◆ EXERCISE DETAILS
Among the entries below, only the lines starting at the one with "grt,grtUsageTotal,19.2,%" and ending at the one with "timing,slew-limit-headroom,35.6,%", both included, are to be printed exactly.

Saved entries
>>>

**config.mk**
```make
export PLATFORM = sky130hd
export DESIGN_NAME = mac_tx
export DESIGN_NICKNAME = d
export VERILOG_FILES = /design/src/rtl/mac_tx.sv
export SDC_FILE = /design/constraint.sdc
export NUM_CORES = 1
export LEC_CHECK = 0
export CAP_MARGIN = 10
export CORE_MARGIN = 5
export CORE_UTILIZATION = 45
export CTS_BUF_LIST = sky130_fd_sc_hd__clkbuf_16
export CTS_CLUSTER_DIAMETER = 200
export DETAILED_ROUTE_END_ITERATION = 8
export PLACE_DENSITY = 0.75
export SKIP_CTS_REPAIR_TIMING = 1
export SYNTH_ARGS = -nofsm -noshare
export SYNTH_HDL_FRONTEND = slang
export SYNTH_SLANG_ARGS = --single-unit
```
**constraint.sdc**
```tcl
create_clock -name clk -period 6.7 [get_ports clk]
set_input_delay 1.34 -clock clk [delete_from_list [all_inputs] [get_ports clk]]
set_output_delay 1.34 -clock clk [all_outputs]
set_load 0.05 [all_outputs]
```
**src/rtl/mac_tx.sv**
```systemverilog
// Ethernet MAC transmit framer: byte stream in, 4-bit nibble PHY stream out.
// Adds preamble/SFD, zero-pads short frames, appends CRC-32 FCS, then holds the inter-frame gap.
module mac_tx #(
    parameter int MIN_FRAME        = 60,
    parameter int IFG_NIBBLES      = 24,
    parameter int PREAMBLE_NIBBLES = 15
) (
    input  logic       clk,
    input  logic       reset,
    input  logic [7:0] in_data,
    input  logic       in_valid,
    input  logic       in_last,
    output logic       in_ready,
    output logic [3:0] txd,
    output logic       tx_en,
    output logic       tx_er,
    output logic       busy,
    output logic       frame_done,
    output logic       underrun
);

    typedef enum logic [2:0] {
        S_IDLE,
        S_PREAMBLE,
        S_SFD,
        S_DATA,
        S_PAD,
        S_FCS,
        S_ABORT,
        S_IFG
    } state_t;

    localparam logic [31:0] CRC_POLY = 32'hEDB88320;
    localparam int CNT_MAX  = (IFG_NIBBLES > PREAMBLE_NIBBLES) ? IFG_NIBBLES : PREAMBLE_NIBBLES;
    localparam int CNT_W    = $clog2(((CNT_MAX > 8) ? CNT_MAX : 8) + 1);
    localparam logic [CNT_W-1:0] PRE_LAST = CNT_W'(PREAMBLE_NIBBLES - 1);
    localparam logic [CNT_W-1:0] IFG_LAST = CNT_W'(IFG_NIBBLES - 1);
    localparam logic [11:0]      MIN_LEN  = 12'(MIN_FRAME);

    // r_state names what is on the wire this cycle; the output registers are
    // loaded from the next-state decode so the PHY sees a nibble one edge after the decision.
    state_t           r_state;
    logic             r_phase;
    logic [CNT_W-1:0] r_cnt;
    logic [7:0]       r_hold_data;
    logic             r_hold_last;
    logic [10:0]      r_byte_cnt;
    logic [31:0]      r_crc;

    state_t           w_nxt_state;
    logic             w_nxt_phase;
    logic [CNT_W-1:0] w_nxt_cnt;
    logic [3:0]       w_nxt_txd;
    logic             w_nxt_en;
    logic             w_nxt_er;
    logic             w_nxt_done;
    logic             w_nxt_under;
    logic             w_capture;
    logic             w_byte_step;
    logic             w_crc_upd;
    logic [3:0]       w_crc_nib;
    logic [31:0]      w_crc_base;
    logic [31:0]      w_fcs;
    logic [2:0]       w_fcs_idx;
    logic [10:0]      w_byte_inc;
    logic             w_pad_more;

    function automatic logic [31:0] crc_nibble(input logic [31:0] crc, input logic [3:0] nib);
        logic [31:0] c;
        c = crc;
        for (int i = 0; i < 4; i++) begin
            c = (c >> 1) ^ (((c[0] ^ nib[i]) != 1'b0) ? CRC_POLY : 32'h0);
        end
        return c;
    endfunction

    assign w_byte_inc = (r_byte_cnt == 11'h7FF) ? r_byte_cnt : r_byte_cnt + 11'd1;
    assign w_pad_more = ({1'b0, w_byte_inc} < MIN_LEN);
    assign w_crc_base = (r_state == S_SFD) ? 32'hFFFF_FFFF : r_crc;
    assign w_fcs      = ~r_crc;
    assign w_fcs_idx  = r_cnt[2:0] + 3'd1;

    always_comb begin
        // NOTE: every signal gets a default before the case so no path can infer a latch.
        w_nxt_state = r_state;
        w_nxt_phase = r_phase;
        w_nxt_cnt   = r_cnt;
        w_nxt_txd   = 4'h0;
        w_nxt_en    = 1'b0;
        w_nxt_er    = 1'b0;
        w_nxt_done  = 1'b0;
        w_nxt_under = 1'b0;
        w_capture   = 1'b0;
        w_byte_step = 1'b0;
        w_crc_upd   = 1'b0;
        w_crc_nib   = 4'h0;
        in_ready    = 1'b0;

        case (r_state)
            S_IDLE: begin
                if (in_valid) begin
                    w_nxt_state = S_PREAMBLE;
                    w_nxt_cnt   = '0;
                    w_nxt_txd   = 4'h5;
                    w_nxt_en    = 1'b1;
                end
            end

            S_PREAMBLE: begin
                w_nxt_en = 1'b1;
                if (r_cnt == PRE_LAST) begin
                    w_nxt_state = S_SFD;
                    w_nxt_txd   = 4'hD;
                end else begin
                    w_nxt_cnt = r_cnt + 1'b1;
                    w_nxt_txd = 4'h5;
                end
            end

            S_SFD: begin
                in_ready = 1'b1;
                w_nxt_en = 1'b1;
                if (in_valid) begin
                    w_capture   = 1'b1;
                    w_nxt_state = S_DATA;
                    w_nxt_phase = 1'b0;
                    w_nxt_txd   = in_data[3:0];
                    w_crc_upd   = 1'b1;
                    w_crc_nib   = in_data[3:0];
                end else begin
                    w_nxt_state = S_ABORT;
                    w_nxt_er    = 1'b1;
                    w_nxt_under = 1'b1;
                end
            end

            S_DATA: begin
                w_nxt_en = 1'b1;
                if (!r_phase) begin
                    w_nxt_phase = 1'b1;
                    w_nxt_txd   = r_hold_data[7:4];
                    w_crc_upd   = 1'b1;
                    w_crc_nib   = r_hold_data[7:4];
                end else begin
                    in_ready    = !r_hold_last;
                    w_byte_step = 1'b1;
                    if (r_hold_last) begin
                        if (w_pad_more) begin
                            w_nxt_state = S_PAD;
                            w_nxt_phase = 1'b0;
                            w_crc_upd   = 1'b1;
                        end else begin
                            w_nxt_state = S_FCS;
                            w_nxt_cnt   = '0;
                            w_nxt_txd   = w_fcs[3:0];
                        end
                    end else if (in_valid) begin
                        w_capture   = 1'b1;
                        w_nxt_phase = 1'b0;
                        w_nxt_txd   = in_data[3:0];
                        w_crc_upd   = 1'b1;
                        w_crc_nib   = in_data[3:0];
                    end else begin
                        w_nxt_state = S_ABORT;
                        w_nxt_er    = 1'b1;
                        w_nxt_under = 1'b1;
                    end
                end
            end

            S_PAD: begin
                w_nxt_en = 1'b1;
                if (!r_phase) begin
                    w_nxt_phase = 1'b1;
                    w_crc_upd   = 1'b1;
                end else begin
                    w_byte_step = 1'b1;
                    if (w_pad_more) begin
                        w_nxt_phase = 1'b0;
                        w_crc_upd   = 1'b1;
                    end else begin
                        w_nxt_state = S_FCS;
                        w_nxt_cnt   = '0;
                        w_nxt_txd   = w_fcs[3:0];
                    end
                end
            end

            S_FCS: begin
                if (r_cnt[2:0] == 3'd7) begin
                    w_nxt_state = S_IFG;
                    w_nxt_cnt   = '0;
                end else begin
                    w_nxt_cnt  = r_cnt + 1'b1;
                    w_nxt_en   = 1'b1;
                    w_nxt_txd  = w_fcs[{w_fcs_idx, 2'b00} +: 4];
                    w_nxt_done = (r_cnt[2:0] == 3'd6);
                end
            end

            S_ABORT: begin
                w_nxt_state = S_IFG;
                w_nxt_cnt   = '0;
            end

            S_IFG: begin
                // A waiting frame starts straight from the last gap cycle so the gap is exact.
                if (r_cnt == IFG_LAST) begin
                    if (in_valid) begin
                        w_nxt_state = S_PREAMBLE;
                        w_nxt_cnt   = '0;
                        w_nxt_txd   = 4'h5;
                        w_nxt_en    = 1'b1;
                    end else begin
                        w_nxt_state = S_IDLE;
                    end
                end else begin
                    w_nxt_cnt = r_cnt + 1'b1;
                end
            end

            default: begin
                w_nxt_state = S_IDLE;
            end
        endcase
    end

    always_ff @(posedge clk or negedge reset) begin
        if (!reset) begin
            r_state     <= S_IDLE;
            r_phase     <= 1'b0;
            r_cnt       <= '0;
            r_hold_data <= 8'h00;
            r_hold_last <= 1'b0;
            r_byte_cnt  <= 11'd0;
            r_crc       <= 32'hFFFF_FFFF;
            txd         <= 4'h0;
            tx_en       <= 1'b0;
            tx_er       <= 1'b0;
            busy        <= 1'b0;
            frame_done  <= 1'b0;
            underrun    <= 1'b0;
        end else begin
            // NOTE: non-blocking assignments so every flop samples pre-edge values.
            r_state    <= w_nxt_state;
            r_phase    <= w_nxt_phase;
            r_cnt      <= w_nxt_cnt;
            txd        <= w_nxt_txd;
            tx_en      <= w_nxt_en;
            tx_er      <= w_nxt_er;
            busy       <= (w_nxt_state != S_IDLE);
            frame_done <= w_nxt_done;
            underrun   <= w_nxt_under;
            r_crc      <= w_crc_upd ? crc_nibble(w_crc_base, w_crc_nib) : w_crc_base;
            if (w_capture) begin
                r_hold_data <= in_data;
                r_hold_last <= in_last;
            end
            if (r_state == S_SFD) begin
                r_byte_cnt <= 11'd0;
            end else if (w_byte_step) begin
                r_byte_cnt <= w_byte_inc;
            end
        end
    end

endmodule
```
======== Word level (Yosys, flattened, before mapping) ========
Index checks and enable logic that the tools add are counted.
word-level totals
  register bits after elaboration ......... 69
  input port bits ......................... 12
  output and inout port bits .............. 10
  word-level logic and storage cells ...... 125
operators by class
  $add $sub $neg .......................... 3
  order comparisons ....................... 1
  equality and inequality tests ........... 17
  shifts and indexed selects .............. 1
  multiplexer cells ....................... 72
  bitwise operators ....................... 9
  reductions and logical operators ........ 10
operators by type and width
  cell                     count
  $mux W32                 6
  $xor A31 B32 Y32         4
  $mux W5                  8
  $mux W3                  12
  $mux W4                  9
  $pmux W5 S7              1
  $mux W11                 3
  $not A32 Y32             1
  $shiftx A32 B6 Y4        1
  $pmux W4 S7              1
  $mux W1                  24
  $pmux W3 S8              1
  $eq A3 B3 Y1 const B     6
  $add A11 B1 Y11 const B  1
  $eq A11 B11 Y1 const B   1
  $lt A11 B6 Y1 const B    1
  $ne A2 B2 Y1 const B     5
  $pmux W4 S2              1
  $reduce_bool A7 Y1       1
  $eq A3 B2 Y1 const B     2
  $pmux W1 S2              3
  $pmux W1 S3              2
  $reduce_bool A3 Y1       2
  $add A5 B1 Y5 const B    1
  other kinds (13)         16

======== Longest topological paths before layout ========
Gate-level depths: netlist (run 1).
  depth after elaboration ................. 17
  mapped depth ............................ 11
  mapped depth without buffers ............ 9

======== Worst setup path after synthesis (run 1) ========
No wires, ideal clock.
  path kind ............................... flip-flop to output port
  start point ............................. reg r_state[0]
  end point ............................... out in_ready
  arrival ................................. 1669 ps
  required time ........................... 5360 ps
  slack ................................... 3691 ps
  cell stages (with the launch flop) ...... 5
  buffers on the path ..................... 3
  path through ............................ dfrtp_1 > buf_6 > clkbuf_1 > clkbuf_1 > a21oi_1
on the way
  longest elaborated chain between the ends .. 2
  elaborated cells between the ends (all ways) .. 3
  those cells by class .................... eq/ne (2); mux (1)
RTL lines
  item                    line  RTL
  from (decl)             42    state_t r_state;
  from (signal assigned)  245   r_state <= w_nxt_state;
  $eq A3 B2 Y1            99    case (r_state)
  $pmux W1 S2 *           99
  to (decl)               13    output logic in_ready,
Every way passes the cells marked *; elsewhere a longest branch is shown, timed or not.

======== Worst setup path after layout (run 1) ========
  start point ............................. in in_valid
  end point ............................... reg r_crc[18]
on the way
  longest elaborated chain between the ends .. 11
  elaborated cells between the ends (all ways) .. 19
  those cells by class .................... mux (12); bitwise (7)
RTL lines
  item                            line      RTL
  from (decl)                     11        input logic in_valid,
  $mux W4                         123, 157
  $mux W4                         147       if (r_hold_last) begin
  $mux W4                         139       if (!r_phase) begin
  $pmux W4 S2                     99
  $xor A1 B1 Y1                   72        c = (c >> 1) ^ (((c[0] ^ nib[i]) != 1'b0) ? CRC_POLY : 32'h0);
  $mux W32                        72
  $xor A31 B32 Y32 (4 in series)  72
  $mux W32 *                      254       r_crc <= w_crc_upd ? crc_nibble(w_crc_base, w_crc_nib) : w_crc_base;
  to (signal assigned)            254
  to (decl)                       48        logic [31:0] r_crc;
Marks and branches as above.
A chain may end at the register's enable or synchronous reset.

==> qor.csv, run 1 <==
stage,metric,value,unit
run_status,outcome,"complete, no violations",
timing,max_freq,258,MHz
synthesis,ys.flop_type,dfrtp_1,
clocking,cts_sinks,65,
clocking,numCtsBuffers,9,
synthesis,syn_avg_cell_area,9.13,µm²
timing,rsz0062_at_grt,false,
layout,nFillCells,843,
power,sequentialPowerShare,37.0,%
synthesis,yosysWarnings,0,
synthesis,ys_seq_area_share,39.4,%
synthesis,synth_edf_count,0,
clocking,path_clk_slew,0.06,ns
clocking,clockBufferDepth,2,
layout,antenna-diode-count,0,
synthesis,synthArstFlopShare,100,%
synthesis,synth-seq-cells,65,
die,num_rows,35,
synthesis,yosys.area.top_type,dfstp_2,
setup_path,max_stage_delay,0.82,ns
grt,antenna_found_initial,0,
die,die_h,107,µm
grt,grtUsageTotal,19.2,%
route,drc,0,
timing,period_share,57.9,%
route,routedWlPerCell,17.5,µm
power,combPwrFrac,40.7,%
synthesis,synth_top_cell_area_share,19.9,%
route,vias,3658,
grt,overflow,0,
setup_path,crit_fanout,14,
die,initial_core_util,46.0,%
setup_path,end_kind,register,
die,die_area,11400,µm²
synthesis,syn_nets,480,
timing,period_minus_slack,3.88,ns
placement,io_buffer_count,21,
power,p_total,2.19,mW
setup_path,arrival,4.12,ns
die,core,9200,µm²
job,drv_cap,0,
worst_hold_path,hold_class,reg2reg,
timing,slew-limit-headroom,35.6,%
power,peakVddDrop,163,µV
placement,pre_cts_ws,2.55,ns
layout,num-nets-final,485,
synthesis,synthTopCellsByArea,"dfstp_2 (20%), dfrtp_1 (20%), nand2_1 (4.8%)",
clocking,clock_latency,0.33,ns
layout,syn2layout_area_growth,12.5,%
timing,worst_pin_slew,0.963,ns
timing,setup_violations,0,
synthesis,synth_most_common_cell,nand2_1,
timing,clock_skew,0.00696,ns
synthesis,synthCells,464,
grt,grt_max_degree,66,
synthesis,ys_top_cells_by_count,"nand2_1 (54), nor2_1 (49), a21oi_1 (40)",
synthesis,syn_area,4230,µm²
setup_path,worst-r2r-setup-slack,3.38,ns
synthesis,synth_cell_types,70,
timing,report.final.slew_viol_count,0,
timing,tns,0,ns
power,p_leak,1.91,nW
setup_path,slowest_stage,clkdlybuf4s50_1,
setup_path,criticalPathCategory,in2reg,
timing,final_hold_viol_count,0,
placement,gp_congestion,0.921,
grt,grt_pass1_vias,3561,
grt,grt_pass1_wl,17700,µm
timing,timing.final.ws_setup,2.82,ns
setup_path,path_cells,clkdlybuf4s50_1 > nand2b_4 > nor3_4 > a2111oi_0 > a211o_1 > xor2_2 > xnor2_1 > nor4_1 > a211oi_1,
power,switching_share,39.0,%
setup_path,crit_required,6.94,ns
clocking,tritoncts,done,
route,totalWireLength,10200,µm
clocking,cts-htree-levels,3,
die,top_level_ports,22,
power,p_switching,0.856,mW
route,dr.pass1.iters,5,
clocking,cts_root_buffer,clkbuf_16,
power,p_int,1.34,mW
setup_path,critPathLaunchType,input pin,
placement,dpl.hpwl,6850,µm
layout,drive_gt1_share,18.6,%
die,die_w,107,µm
power,clkPwrFrac,22.4,%
power,power.density,461,nW/µm²
route,vias_per_cell,6.25,
route,ant_nets,0,
route,drt_iter0_drc,326,
[routing by layer]
layer	wire (µm)	GRT usage [%]	vias to the layer above
li1	-	-	1726
met1	4470	25.8	1779
met2	5030	30.7	142
met3	582	3.67	11
met4	150	7.21	0
met5	0	0	-
[layout by cell type, fill, tap and decap left out, types with 5 or more instances in the layout]
cell             count
a221oi_1             7
a211oi_1             7
and3_1               9
nor2_1              49
clkdlybuf4s50_1     20
o21ai_0             20
a21o_1               6
mux4_2               8
nand2b_1             8
mux2_2               5
dfstp_2             32
nand2_1             54
nor3_1              28
inv_1               11
a21oi_1             40
mux2i_1              7
o22ai_1             14
nand3_1             14
dfrtp_1             33
clkbuf_16            9
[power groups by stage]
stage	combinational, mW	sequential, mW	clock, mW
after floorplan	0.751	0.736	0
final	0.892	0.811	0.491
after CTS	0.889	0.805	0.498
after detailed placement	0.883	0.809	0
after global routing	0.977	0.835	0.520
after global placement	0.861	0.802	0
[cells by family (layout without fill, tap and decap cells)]
group,count (synthesis),after routing,synth area share (%)
compound gates,136,136,22.1
fa+ha+maj,4,4,1.18
flops,65,65,39.4
xor+xnor,12,12,4.26
simple gates,188,188,21.5
buf+inv,39,49,4.37
mux,20,20,7.24
[registers in the layout (all words and copies together), names as in the netlist]
signal / cells
busy: 1
frame_done: 1
r_byte_cnt: 11
r_cnt: 5
r_crc: 32
r_hold_data: 4
r_hold_last: 1
r_phase: 1
r_state: 3
tx_en: 1
txd: 4
underrun: 1
[final timing paths]
check	from	endpoint	cells past startpoint
min in group asynchronous	reset	underrun$_DFF_PN0_	2
max in group asynchronous	reset	r_byte_cnt[4]$_DFFE_PN0P_	2
hold / removal	r_crc[5]$_DFF_PN1_	r_crc[1]$_DFF_PN1_	2
setup reg to reg	r_state[2]$_DFF_PN0_	r_crc[24]$_DFF_PN1_	9
setup / recovery	in_valid	r_crc[18]$_DFF_PN1_	9
hold reg to reg	r_crc[5]$_DFF_PN1_	r_crc[1]$_DFF_PN1_	2
[metrics by stage]
step / hold WS [ns] / cells / util (%) / area (µm²)
floorplan: 0.468 / 464 / - / 4230
global placement: 0.483 / 569 / 48.5 / 4460
detailed placement: 0.497 / 569 / 48.5 / 4460
CTS: 0.500 / 585 / 51.8 / 4760
global route: 0.521 / 585 / 51.8 / 4760
finish: 0.495 / 585 / 51.8 / 4760
[critical path: cells and delay by family]
| kind | cells | cell delay (ns) |
|---|---|---|
| buf+inv | 1 | 0.82 |
| simple gates | 3 | 0.51 |
| compound gates | 3 | 0.88 |
| xor+xnor | 2 | 0.57 |
[area by class of cell]
type	count	area, µm²	area share [%]
multi-input cells	360	2390	50.1
flip-flops and latches	65	1670	35.0
clock buffers	9	225	4.73
clock inverters	7	80.1	1.68
inverters	8	30.0	0.631
repair buffers	25	235	4.94
well taps	111	139	2.92
Power figures use the tool's default switching activity.
==> run 2: changes to the inputs <==
--- a/config.mk
+++ b/config.mk
@@ -11,7 +11,7 @@
 export CTS_BUF_LIST = sky130_fd_sc_hd__clkbuf_16
 export CTS_CLUSTER_DIAMETER = 200
 export DETAILED_ROUTE_END_ITERATION = 8
-export PLACE_DENSITY = 0.75
+export PLACE_DENSITY = 0.77
 export SKIP_CTS_REPAIR_TIMING = 1
 export SYNTH_ARGS = -nofsm -noshare
 export SYNTH_HDL_FRONTEND = slang
==> constraint.sdc (replaced) <==
create_clock -name clk -period 3.4 [get_ports clk]
set_input_delay 0.68 -clock clk [delete_from_list [all_inputs] [get_ports clk]]
set_output_delay 0.68 -clock clk [all_outputs]
set_load 0.05 [all_outputs]
==> run 2 against run 1 <==
Net effect:
- design area increased by 2.2%
- power increased by 100%
- die area unchanged
- first-iteration DRC count decreased by 8.9%
- final cell count increased by 1.7%
- via count increased by 3.0%
- largest cell class unchanged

<<<

◆ RESULT OF THIS EXERCISE
grt,grtUsageTotal,19.2,%
route,drc,0,
timing,period_share,57.9,%
route,routedWlPerCell,17.5,µm
power,combPwrFrac,40.7,%
synthesis,synth_top_cell_area_share,19.9,%
route,vias,3658,
grt,overflow,0,
setup_path,crit_fanout,14,
die,initial_core_util,46.0,%
setup_path,end_kind,register,
die,die_area,11400,µm²
synthesis,syn_nets,480,
timing,period_minus_slack,3.88,ns
placement,io_buffer_count,21,
power,p_total,2.19,mW
setup_path,arrival,4.12,ns
die,core,9200,µm²
job,drv_cap,0,
worst_hold_path,hold_class,reg2reg,
timing,slew-limit-headroom,35.6,%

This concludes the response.